CLARITY法案、成立に向け最終局面へ
CLARITY法案は採決目前だが、政治家に対する倫理規定をめぐり上院で意見が割れている。
スコット・ベッセント米財務長官は7月21日、CLARITY法案をめぐる作業が最終段階に入ったと述べた。アメリカンフットボールに由来する「1ヤードライン」という表現を使い、成立まであと一歩であることを強調した。また、8月の休会前に新たな規制を可決するよう議会に呼びかけた。
同法案は、デジタル資産市場に明確なルールを導入することを目的としている。上院銀行委員会のケビン・クレイマー議員も、合意は近いとの見方を示している。同議員によると、政治家たちは残された争点を一つずつ解決しつつあるという。
法案が上院を通過するには、少なくとも60票が必要となる。共和党の議席は53にとどまるため、最低でも民主党議員7人の支持を取り付けなければならない。上院多数党院内総務のジョン・スーン氏は、8月の休会前に採決を実施する意向だ。クレイマー議員によれば、合意形成に向けて、なお数週間の時間が残されている。
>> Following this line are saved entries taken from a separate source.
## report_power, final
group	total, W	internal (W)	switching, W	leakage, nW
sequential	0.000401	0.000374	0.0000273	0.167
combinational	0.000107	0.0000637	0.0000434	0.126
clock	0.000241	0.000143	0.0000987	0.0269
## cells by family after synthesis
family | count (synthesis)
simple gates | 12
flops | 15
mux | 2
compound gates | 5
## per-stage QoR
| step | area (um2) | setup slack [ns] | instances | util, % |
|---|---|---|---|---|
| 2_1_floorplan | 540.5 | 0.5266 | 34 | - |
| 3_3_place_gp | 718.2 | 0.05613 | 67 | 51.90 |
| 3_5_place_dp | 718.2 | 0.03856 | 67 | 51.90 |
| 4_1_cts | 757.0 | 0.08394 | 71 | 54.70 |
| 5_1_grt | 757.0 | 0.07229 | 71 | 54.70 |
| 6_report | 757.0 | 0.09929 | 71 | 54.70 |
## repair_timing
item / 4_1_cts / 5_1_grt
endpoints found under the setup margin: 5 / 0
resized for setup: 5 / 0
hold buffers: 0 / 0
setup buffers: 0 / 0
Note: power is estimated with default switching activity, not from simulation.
File: src/rtl/bclk_regs.sv
module bclk_regs #(
    parameter int CD_W  = bclk_pkg::DEF_CD_W,
    parameter int SRC_W = 2,
    parameter int REG_W = bclk_pkg::DEF_REG_W
) (
    input  logic             clk,
    input  logic             rst_n,
    input  logic             we,
    input  logic [REG_W-1:0] wdata,
    output logic [REG_W-1:0] rdata,
    output logic             rst_bit,
    output logic             en_bit,
    output logic [SRC_W-1:0] src_sh,
    output logic [CD_W-1:0]  cd_sh,
    output logic             div_sh
);
    localparam int P_DIV = 0;
    localparam int P_CD  = 1;
    localparam int P_ATB = P_CD + CD_W;
    localparam int P_SRC = P_ATB + 1;
    localparam int P_EN  = P_SRC + SRC_W;
    localparam int P_RST = P_EN + 1;
    localparam int USED  = P_RST + 1;

    logic atb_q;

    always_ff @(posedge clk or negedge rst_n) begin
        if (!rst_n) begin
            rst_bit <= 1'b0;
            en_bit  <= 1'b0;
            src_sh  <= '0;
            atb_q   <= 1'b0;
            cd_sh   <= '0;
            div_sh  <= 1'b0;
        end else if (we) begin
            rst_bit <= wdata[P_RST];
            en_bit  <= wdata[P_EN];
            src_sh  <= wdata[P_SRC +: SRC_W];
            atb_q   <= wdata[P_ATB];
            cd_sh   <= wdata[P_CD +: CD_W];
            div_sh  <= wdata[P_DIV];
        end
    end

    always_comb begin
        rdata                = '0;
        rdata[P_RST]         = rst_bit;
        rdata[P_EN]          = en_bit;
        rdata[P_SRC +: SRC_W] = src_sh;
        rdata[P_ATB]         = atb_q;
        rdata[P_CD +: CD_W]  = cd_sh;
        rdata[P_DIV]         = div_sh;
    end

    // a write shows up masked on the read port one cycle later
    p_readback_r2: assert property (@(posedge clk) disable iff (!rst_n)
        we |=> (rdata == ($past(wdata) & {{(REG_W-USED){1'b0}}, {USED{1'b1}}})));

endmodule
`src/rtl/rx_idle_wdog_pkg.sv`:
```
package rx_idle_wdog_pkg;

  localparam int unsigned WDOG_LIMIT_DEFAULT = 64;

  function automatic int unsigned cnt_width(input int unsigned limit);
    return $clog2(limit + 1);
  endfunction

endpackage

```
`src/rtl/wdog_ctrl.sv`:
```
module wdog_ctrl (
  input  logic clk,
  input  logic rst_n,
  input  logic rx_rst,
  input  logic host_rd,
  input  logic rx_wr,
  input  logic bit_tick,
  input  logic fifo_nonempty,
  output logic clr,
  output logic hold,
  output logic step
);
  // Restart sources outrank the tick
  assign clr  = host_rd | rx_wr | rx_rst;
  assign hold = ~fifo_nonempty;
  assign step = bit_tick & fifo_nonempty & ~clr;

  a_r8_restart_wins: assert property (@(posedge clk) disable iff (!rst_n)
    (host_rd || rx_wr) |-> !step);
endmodule

```
`src/rtl/wdog_counter.sv`:
```
module wdog_counter #(
  parameter int unsigned LIMIT = rx_idle_wdog_pkg::WDOG_LIMIT_DEFAULT,
  parameter int unsigned CW    = rx_idle_wdog_pkg::cnt_width(LIMIT)
) (
  input  logic          clk,
  input  logic          rst_n,
  input  logic          clr,
  input  logic          hold,
  input  logic          step,
  output logic [CW-1:0] cnt,
  output logic          reach
);
  localparam logic [CW-1:0] LIM_V  = CW'(LIMIT);
  localparam logic [CW-1:0] LAST_V = CW'(LIMIT - 1);

  // Pulse on the tick that completes the window
  assign reach = step && (cnt == LAST_V);

  always_ff @(posedge clk or negedge rst_n) begin
    if (!rst_n)                     cnt <= '0;
    else if (clr || hold)           cnt <= '0;
    else if (step && cnt != LIM_V)  cnt <= cnt + 1'b1;
  end

  a_r5_empty_zero: assert property (@(posedge clk) disable iff (!rst_n)
    hold |=> cnt == '0);
  a_r6_no_wrap: assert property (@(posedge clk) disable iff (!rst_n)
    (cnt == LIM_V && !clr && !hold) |=> cnt == LIM_V);
  a_r6_bounded: assert property (@(posedge clk) disable iff (!rst_n)
    cnt <= LIM_V);
endmodule

```
`src/rtl/wdog_flag.sv`:
```
module wdog_flag (
  input  logic clk,
  input  logic rst_n,
  input  logic clr,
  input  logic reach,
  output logic flag
);
  always_ff @(posedge clk or negedge rst_n) begin
    if (!rst_n)     flag <= 1'b0;
    else if (clr)   flag <= 1'b0;
    else if (reach) flag <= 1'b1;
  end

  a_r2_set_on_reach: assert property (@(posedge clk) disable iff (!rst_n)
    (reach && !clr) |=> flag);
  a_r3_clear_on_restart: assert property (@(posedge clk) disable iff (!rst_n)
    clr |=> !flag);
  a_r6_sticky: assert property (@(posedge clk) disable iff (!rst_n)
    (flag && !clr) |=> flag);
endmodule

```
`src/rtl/rx_idle_wdog.sv`:
```
module rx_idle_wdog #(
  parameter int unsigned LIMIT = rx_idle_wdog_pkg::WDOG_LIMIT_DEFAULT
) (
  input  logic clk,
  input  logic rst_n,
  input  logic rx_rst,
  input  logic bit_tick,
  input  logic fifo_nonempty,
  input  logic host_rd,
  input  logic rx_wr,
  input  logic wdog_en,
  output logic timeout,
  output logic irq
);
  localparam int unsigned CW = rx_idle_wdog_pkg::cnt_width(LIMIT);

  logic          clr, hold, step, reach;
  logic [CW-1:0] cnt;

  wdog_ctrl u_ctrl (
    .clk(clk), .rst_n(rst_n), .rx_rst(rx_rst), .host_rd(host_rd),
    .rx_wr(rx_wr), .bit_tick(bit_tick), .fifo_nonempty(fifo_nonempty),
    .clr(clr), .hold(hold), .step(step)
  );

  wdog_counter #(.LIMIT(LIMIT), .CW(CW)) u_cnt (
    .clk(clk), .rst_n(rst_n), .clr(clr), .hold(hold), .step(step),
    .cnt(cnt), .reach(reach)
  );

  wdog_flag u_flag (
    .clk(clk), .rst_n(rst_n), .clr(clr), .reach(reach), .flag(timeout)
  );

  assign irq = timeout & wdog_en;

  a_r7_irq_masked: assert property (@(posedge clk) disable iff (!rst_n)
    !wdog_en |-> !irq);
  a_r9_rx_reset: assert property (@(posedge clk) disable iff (!rst_n)
    rx_rst |=> (!timeout && cnt == '0));
endmodule

```
`config.mk`:
```
export PLATFORM = sky130hd
export DESIGN_NAME = rx_idle_wdog
export DESIGN_NICKNAME = d
export VERILOG_FILES = /design/src/rtl/rx_idle_wdog_pkg.sv /design/src/rtl/wdog_ctrl.sv /design/src/rtl/wdog_counter.sv /design/src/rtl/wdog_flag.sv /design/src/rtl/rx_idle_wdog.sv
export SDC_FILE = /design/constraint.sdc
export NUM_CORES = 1
export LEC_CHECK = 0
export ABC_AREA = 1
export BUFFER_PORTS_ARGS = -buffer_cell sky130_fd_sc_hd__buf_2
export CELL_PAD_IN_SITES_DETAIL_PLACEMENT = 1
export CELL_PAD_IN_SITES_GLOBAL_PLACEMENT = 1
export CORE_UTILIZATION = 25
export DETAILED_ROUTE_END_ITERATION = 8
export GPL_TIMING_DRIVEN = 0
export PLACE_DENSITY = 0.66
export REMOVE_ABC_BUFFERS = 1
export SLEW_MARGIN = 10
export SYNTH_ARGS = -nofsm -noshare
export SYNTH_HDL_FRONTEND = slang
export SYNTH_SLANG_ARGS = --single-unit
```
`constraint.sdc`:
```
create_clock -name clk -period 1.2 [get_ports clk]
set_input_delay 0.12 -clock clk [delete_from_list [all_inputs] [get_ports clk]]
set_output_delay 0.12 -clock clk [all_outputs]
set_load 0.02 [all_outputs]
```
==> results of run 1 <==
final cells by class:
class	count	area share [%]
tap	27	4.52
sequential	8	26.8
multi-input combinational	59	45.3
inverter	12	7.02
timing repair buffer	16	13.4
clock buffer	3	3.01
cell families after synthesis:
logic type	after synthesis	share of synthesized area, %
AOI/OAI and AO/OA	2	2.29
xor gates and xnor gates	1	1.60
adders and majority gates	2	4.58
buffers and inverters	12	8.70
DFF	8	36.6
and+or+nand+nor	54	46.2
synth_stat cells:
| master | number |
|---|---|
| nand2_2 | 2 |
| dfrtp_1 | 8 |
| inv_1 | 11 |
| nor2_4 | 2 |
| nor2_1 | 4 |
| inv_4 | 1 |
| nand2_4 | 1 |
| xor2_1 | 1 |
| o21bai_1 | 1 |
| ha_1 | 2 |
| nand3_1 | 12 |
| nand2_1 | 30 |
| o21ai_0 | 1 |
| nor2_2 | 3 |
critical path: cells and delay by family, from the launching register on:
kind	cells	cell delay, ns
simple gates	5	0.38
fa+ha+maj	1	0.12
flops	1	0.42
buf+inv	3	0.21
registers in the layout (all words and copies together), names as in the netlist:
name / cells
u_flag.flag: 1
u_cnt.cnt: 7
routing by layer:
metal | vias to the layer above | share of wire (%) | wire length [um]
met3 | 5 | 4.4 | 60
met1 | 261 | 46 | 631
met5 | - | 0 | 0
met4 | 0 | 1.5 | 20
li1 | 279 | - | -
met2 | 12 | 48 | 655
stage by stage:
step | TNS [ns] | worst slack, ns | power [mW] | instance area, sq um | util (%)
after detailed placement | -0.625 | -0.0973 | 0.312 | 626 | 31.3
after global routing | -0.734 | -0.112 | 0.564 | 748 | 37.4
after global placement | -0.606 | -0.0890 | 0.310 | 626 | 31.3
after CTS | -0.304 | -0.0473 | 0.542 | 718 | 35.9
final | -0.0966 | -0.0223 | 0.532 | 748 | 37.4
after floorplan | 0 | 0.0396 | 0.290 | 547 | -
report_power, final:
group / internal, mW / switching (mW) / total, mW
Sequential: 0.270 / 0.000781 / 0.271
Combinational: 0.0192 / 0.0251 / 0.0443
Clock: 0.115 / 0.101 / 0.216
path summary, 6_finish.rpt:
kind	start	endpoint	slack, ns	depth (start not counted)
worst max-delay path	u_cnt.cnt[1]	u_cnt.cnt[0]	-0.02	9
worst min-delay path	rx_rst	u_flag.flag	0.13	4
worst max register to register	u_cnt.cnt[1]	u_cnt.cnt[0]	-0.02	9
worst min register to register	u_flag.flag	u_flag.flag	0.54	2
max in group asynchronous	rst_n	u_cnt.cnt[2]	0.77	2
min in group asynchronous	rst_n	u_cnt.cnt[3]	0.25	2
repair_timing:
item,4_1_cts,5_1_grt
buffers inserted,6,0
hold endpoints to repair,8,0
gates resized for setup,6,10
pin swaps,1,5
endpoints found under the setup margin,7,7
hold buffers,1,0
==> impl_metrics.json, run 1 <==
{
  "worst_pin_slew_ns": 0.335,
  "dr.first_iter.drc_count": 3,
  "setup_viol": 7,
  "cts_root_buffer": "clkbuf_4",
  "yosysTopAreaCell": "dfrtp_1",
  "insertion_delay_ns": 0.26,
  "yosysTopAreaCellShare_pct": 36.6,
  "cts_tree": "built",
  "drcViolationCount": 0,
  "grt_pass1_vias": 541,
  "final.fill_count": 264,
  "postRouteAntennaNets": 0,
  "final_common_cell": "nand2_1",
  "start_util_pct": 27.3,
  "synth_seq_cells": 8,
  "p_leak_nw": 0.417,
  "area_growth_syn_to_layout_pct": 36.8,
  "fin_nets": 110,
  "via_per_inst": 4.46,
  "grtUsageTotal_pct": 13.5,
  "synth.area.top_cells": "dfrtp_1, nand2_1, nand3_1",
  "die_h_um": 48.8,
  "drv_slew": 0,
  "crit_slowest_cell": "dfrtp_1",
  "grt_pass1_wl_mm": 2.41,
  "ioPinCount": 10,
  "syn_avg_cell_area_sq_um": 6.92,
  "place_hpwl_um": 963,
  "place_congestion": 0.732,
  "grt-ovfl-total": 0,
  "max-cap-violations": 0,
  "finClkSkew_ns": 0.00106,
  "antenna_found_initial": 0,
  "detail_route.wl_per_cell_um": 10.9,
  "vdd_drop_max_mv": 0.548,
  "wl_mm": 1.37,
  "die_area_sq_um": 2380,
  "synth_area_sq_um": 547,
  "crit_fanout": 8,
  "maxClockFrequency_mhz": 818,
  "die_w_um": 48.8,
  "use_met1_pct": 17.3,
  "relSlewSlack_pct": 77.6,
  "yosys_warnings": 0,
  "seq_area_sq_um": 200,
  "cts.sinks": 8,
  "grt_util_met2_pct": 21.1,
  "outcome": "finished, violations left",
  "cts-buffers-inserted": 3,
  "cp-start-kind": "flip-flop",
  "hold_violations": 0,
  "multiInputGateArea_sq_um": 339,
  "crit_chain": "inv_2 -> ha_4 -> nand2_2 -> inv_2 -> nand3_2 -> nand2_4 -> inv_8 -> nand2_1 -> nand2_1",
  "fin_crit_ns": 1.22,
  "fin_worst_hold_slack_ns": 0.128,
  "portBuffers": 9,
  "powerDensity_nw_per_um2": 711,
  "grt.busiest_layer": "met2",
  "rsz0062_at_grt": "yes",
  "layout_common_cells": "nand2_1, nand3_1, buf_2",
  "drive_gt1_share_pct": 39.8,
  "cts_max_path_buffers": 2,
  "post-route-period-util_pct": 102,
  "num_rows": 16,
  "layoutNonFillerInstCount": 125,
  "h-tree-depth": 1,
  "violations": "setup timing",
  "syn_inst": 79,
  "met3_usage_pct": 4.72,
  "max_stage_delay_ns": 0.42,
  "yosysUniqueCellTypes": 14,
  "holdCritPathClass": "input port to flip-flop",
  "clk_pin_slew_ns": 0.06,
  "ys_seq_area_share_pct": 36.6,
  "dpl.cell_count": 115,
  "required_ns": 1.35,
  "diodes": 0,
  "num_vias": 557,
  "dr.pass1.iters": 4,
  "coreArea_sq_um": 2000,
  "worstPathArrival_ns": 1.38,
  "grt_max_degree": 9,
  "setup.worst_path.end_class": "flip-flop",
  "path_class": "flip-flop to flip-flop",
  "fin_ws_ns": -0.0223
}
No activity file was read; power rests on OpenSTA's default activity.
==> run 2, diff against run 1 <==
--- a/config.mk
+++ b/config.mk
@@ -8,3 +8,2 @@
 export ABC_AREA = 1
-export BUFFER_PORTS_ARGS = -buffer_cell sky130_fd_sc_hd__buf_2
 export CELL_PAD_IN_SITES_DETAIL_PLACEMENT = 1
@@ -13,4 +12,5 @@
 export DETAILED_ROUTE_END_ITERATION = 8
+export DONT_BUFFER_PORTS = 1
 export GPL_TIMING_DRIVEN = 0
-export PLACE_DENSITY = 0.66
+export PLACE_DENSITY = 0.6
 export REMOVE_ABC_BUFFERS = 1
==> constraint.sdc (replaced) <==
create_clock -name clk -period 1.2 [get_ports clk]
set_input_delay 0.3 -clock clk [delete_from_list [all_inputs] [get_ports clk]]
set_output_delay 0.3 -clock clk [all_outputs]
set_load 0.02 [all_outputs]
==> impl_metrics.json, run 2 (synthesis results as in run 1) <==
{
  "outcome": "finished, violations left",
  "violations": "setup timing",
  "top_register": "u_cnt.cnt",
  "cp-start-kind": "flip-flop",
  "hold_violations": 0,
  "grt_pass1_vias": 543,
  "fin_nets": 99,
  "die_h_um": 48.8,
  "crit_fanout": 8,
  "num_rows": 16,
  "layoutNonFillerInstCount": 114,
  "portBuffers": 0,
  "max-cap-violations": 0,
  "insertion_delay_ns": 0.25,
  "multiInputGateArea_sq_um": 353,
  "dr.first_iter.drc_count": 2,
  "final_area_sq_um": 703,
  "setup_viol": 7,
  "wl_mm": 1.29,
  "num_vias": 525,
  "place_hpwl_um": 911,
  "grt_max_degree": 9,
  "grt-ovfl-total": 0,
  "worstPathArrival_ns": 1.37,
  "place_congestion": 0.735,
  "die_area_sq_um": 2380,
  "final.fill_count": 254,
  "dr.pass1.iters": 2,
  "antenna_found_initial": 0,
  "powerDensity_nw_per_um2": 727,
  "h-tree-depth": 1,
  "drcViolationCount": 0,
  "met3_length_um": 48,
  "drv_slew": 0,
  "cts.sinks": 8,
  "post-route-period-util_pct": 102,
  "largest_reg_flops": 7,
  "clk_pin_slew_ns": 0.06,
  "drive_gt1_share_pct": 35.6,
  "seq_area_sq_um": 201,
  "fin_crit_ns": 1.22,
  "final_common_cell": "nand2_1",
  "worst_pin_slew_ns": 0.395,
  "placed_area_sq_um": 581,
  "wl_met2_um": 681,
  "p_leak_nw": 0.352,
  "vdd_drop_max_mv": 0.332,
  "required_ns": 1.34,
  "cts_root_buffer": "clkbuf_4",
  "ioPinCount": 10,
  "diodes": 0,
  "maxClockFrequency_mhz": 817,
  "path_class": "flip-flop to flip-flop",
  "cts_max_path_buffers": 2,
  "rsz0062_at_grt": "yes",
  "r2r_setup_slack_ns": -0.02,
  "finClkSkew_ns": 0.00336,
  "start_util_pct": 27.3,
  "area_growth_syn_to_layout_pct": 28.6,
  "grt_pass1_wl_mm": 2.42,
  "top_regs": "u_cnt.cnt: 7 flops, u_flag.flag: 1 flops",
  "layout_common_cells": "nand2_1, nand3_1, nand2_2",
  "cts_tree": "built",
  "die_w_um": 48.8,
  "fin_ws_ns": -0.0243,
  "dpl.cell_count": 106,
  "coreArea_sq_um": 2000,
  "top_layer": "met4",
  "postRouteAntennaNets": 0,
  "setup.worst_path.end_class": "flip-flop",
  "met1Wirelength_um": 542,
  "detail_route.wl_per_cell_um": 11.3,
  "holdCritPathClass": "input port to flip-flop",
  "cts-buffers-inserted": 3,
  "via_per_inst": 4.61,
  "relSlewSlack_pct": 73.6,
  "grtUsageTotal_pct": 13.7
}
==> run 2: cell count changes in the layout (fill, tap and decap cells not counted), sizes merged <==
cell and delta:
buf -11
==> run 2: per-stage QoR <==
stage	power [mW]	setup slack, ns	hold slack [ns]	utilization, %	TNS, ns
after detailed placement	0.293	-0.109	0.00457	29.0	-0.690
after global placement	0.293	-0.0921	0.00460	29.0	-0.620
after global routing	0.545	-0.121	0.235	35.1	-0.763
final	0.511	-0.0243	0.213	35.1	-0.135
after floorplan	0.290	0.0396	0.00441	-	0
after CTS	0.528	-0.0187	0.208	33.6	-0.0752
==> run 2: power by group <==
part	total [mW]	internal, mW	switching (mW)
clock	0.210	0.115	0.0953
combinational	0.0299	0.0100	0.0199
sequential	0.271	0.270	0.000810
==> run 2: worst max-delay path, cell delays in order, from the launching register on <==
cell     delay [ns]
dfrtp_1        0.42
inv_2          0.09
ha_4           0.12
nand2_2        0.04
inv_2          0.07
nand3_4        0.09
nand2_8        0.13
inv_8          0.05
nand2_2        0.05
nand2_1        0.04
==> run 2: layout make-up <==
| cell class | count | share of cell area [%] |
|---|---|---|
| clock buffer | 3 | 3.20 |
| sequential | 8 | 28.6 |
| multi-input combinational | 59 | 50.2 |
| timing repair buffer | 5 | 5.69 |
| inverter | 12 | 7.47 |
| tap | 27 | 4.80 |
==> run 2: what timing repair did <==
item	4_1_cts	5_1_grt
setup endpoints to repair	8	8
buffers inserted	3	1
pin swaps	5	2
resized for setup	15	5
hold buffers	1	0
hold endpoints to repair	8	0
==> run 2: path summary, 6_finish.rpt <==
kind	cells after the start	to	start
setup / recovery	9	u_cnt.cnt[4]	u_cnt.cnt[0]
hold / removal	3	u_flag.flag	rx_rst
setup reg to reg	9	u_cnt.cnt[4]	u_cnt.cnt[0]
hold reg to reg	2	u_cnt.cnt[1]	u_cnt.cnt[1]
max in group asynchronous	1	u_flag.flag	rst_n
min in group asynchronous	1	u_cnt.cnt[2]	rst_n
==> run 2: routing by layer <==
| layer | vias to the layer above | GRT usage [%] |
|---|---|---|
| li1 | 262 | - |
| met1 | 254 | 15.8 |
| met2 | 7 | 22.9 |
| met3 | 2 | 5.66 |
| met4 | 0 | 4.41 |
| met5 | - | 0 |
現在、最大の争点となっているのは、政治家による暗号資産市場での活動を制限する規定だ。7月20日に始まる週には、ホワイトハウスが規定の内容をまとめ、法案の草案を一部の共和党議員に提示する予定だった。しかし民主党側は、協議に参加しておらず、文書も受け取っていないと主張している。
法案はこれに先立ち、委員会で賛成15票、反対9票により可決された。交渉では、キルステン・ギリブランド上院議員が重要な役割を担っている。同議員は、特定の公職者とその配偶者が、ミームコインを含む独自のデジタル資産を発行したり宣伝したりすることを禁止する案を提唱している。
したがって、対立の焦点は、こうした制限を導入する必要性そのものではない。問題となっているのは、新たな規定が策定されたプロセスと、その協議から民主党が除外されたことだ。